Do not press the “Go” button when your partner is doing dishes in the other room! No, that would be bad. May I even be so bold as to suggest pressing the button in style, maybe with a little champagne? Everyone involved in the project should be gathered around the computer, glasses in hand and some kind words said, maybe even directly to the person who created the project. Because maybe if she finds out her campaign was launched when she sits down at her desk and gets the congratulations email from Kickstarter, after she does the dishes, she might become what we call in our family “un-rope-able”. This early button pushing behaviour might also to lead to domestic disharmony that might last for days and a couch might be involved too, but I don’t know, this article is purely hypothetical… just remember rule number one… be inclusive. Please.

2. Start the campaign without a plan

Pressing the button is just the beginning, before you even press the “Go” button, you should have identified some evangelists to help spread the word. This saves you the embarrassment and humiliation of appearing like a non-stop billboard for a month and having people avoid you in the supermarket, from fear you might mention your project – yet another time. (Arithmetic VillageArithmetic VillageArithmetic Village…)

3. Assume a Kickstarter campaign will get you out of Jury duty

This one is important. The judicial system has not discovered Kickstarter or crowdfunding, they think it is something that involves jumper cables.  If you do, by some lucky chance, get chosen to serve on a jury, there is no internet in the courthouse, so you might have to sneak off to a cafe to squeeze in five or ten minutes on Facebook. The worst thing is this: You also might actually get so involved with the criminal case that may or may not involve robbers who accidentally stab themselves while climbing into the getaway car with all of their loot (no kidding), that you may even forget entirely about your project and decide to be a detective instead.

4. Move house in the middle of the campaign (this might be obvious)
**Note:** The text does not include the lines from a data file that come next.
--- src/rtl/usbrx_line_sync.sv ---
module usbrx_line_sync
   import usbrx_pkg::*;
#(
   parameter int SYNC_STAGES = 2,
   parameter bit LOW_SPEED   = 1'b0
)(
   input  logic  clk,
   input  logic  rst_n,
   input  logic  dp_i,
   input  logic  dm_i,
   output line_t line_o
);

   if (SYNC_STAGES < 2) begin : g_bad_stages
      $error("usbrx_line_sync: SYNC_STAGES must be at least 2");
   end

   // Idle (J) level of each wire for the chosen speed
   localparam logic IDLE_DP = LOW_SPEED ? 1'b0 : 1'b1;
   localparam logic IDLE_DM = LOW_SPEED ? 1'b1 : 1'b0;

   logic [SYNC_STAGES-1:0] dp_q;
   logic [SYNC_STAGES-1:0] dm_q;
   logic                   dp_s;
   logic                   dm_s;

   always_ff @(posedge clk or negedge rst_n) begin
      if (!rst_n) begin
         dp_q <= {SYNC_STAGES{IDLE_DP}};
         dm_q <= {SYNC_STAGES{IDLE_DM}};
      end else begin
         dp_q <= {dp_q[SYNC_STAGES-2:0], dp_i};
         dm_q <= {dm_q[SYNC_STAGES-2:0], dm_i};
      end
   end

   assign dp_s = dp_q[SYNC_STAGES-1];
   assign dm_s = dm_q[SYNC_STAGES-1];

   if (LOW_SPEED) begin : g_ls_map
      always_comb begin
         unique case ({dp_s, dm_s})
            2'b00:   line_o = LS_SE0;
            2'b01:   line_o = LS_J;
            2'b10:   line_o = LS_K;
            default: line_o = LS_SE1;
         endcase
      end
   end else begin : g_fs_map
      always_comb begin
         unique case ({dp_s, dm_s})
            2'b00:   line_o = LS_SE0;
            2'b10:   line_o = LS_J;
            2'b01:   line_o = LS_K;
            default: line_o = LS_SE1;
         endcase
      end
   end

endmodule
Moving takes time and energy, and running a successful campaign usually involves actually knowing where your computer is and having consistent internet service.

5. Have children

They are cute and all, and when they grow up they might even make you a cup of tea, or  take you to a nice brunch. But when they are under the age of 18, they have teacher conferences, fundraisers, potlucks, plays, and like to eat three times a day, every day. They don’t drive until they are around 17 but have lots of places to go like school, ballet and gymnastics, swimming, etc. Definitely do not have three children in your home while running a kickstarter campaign, send them to their grandmothers for the month, that’s what grandparents are for.

If this free advice is helpful, please donate a dollar or two to my campaign – there’s still hope yet!

March 23rd – I’m halfway through the campaign and I can’t wait to get started, after I pack up a few more boxes…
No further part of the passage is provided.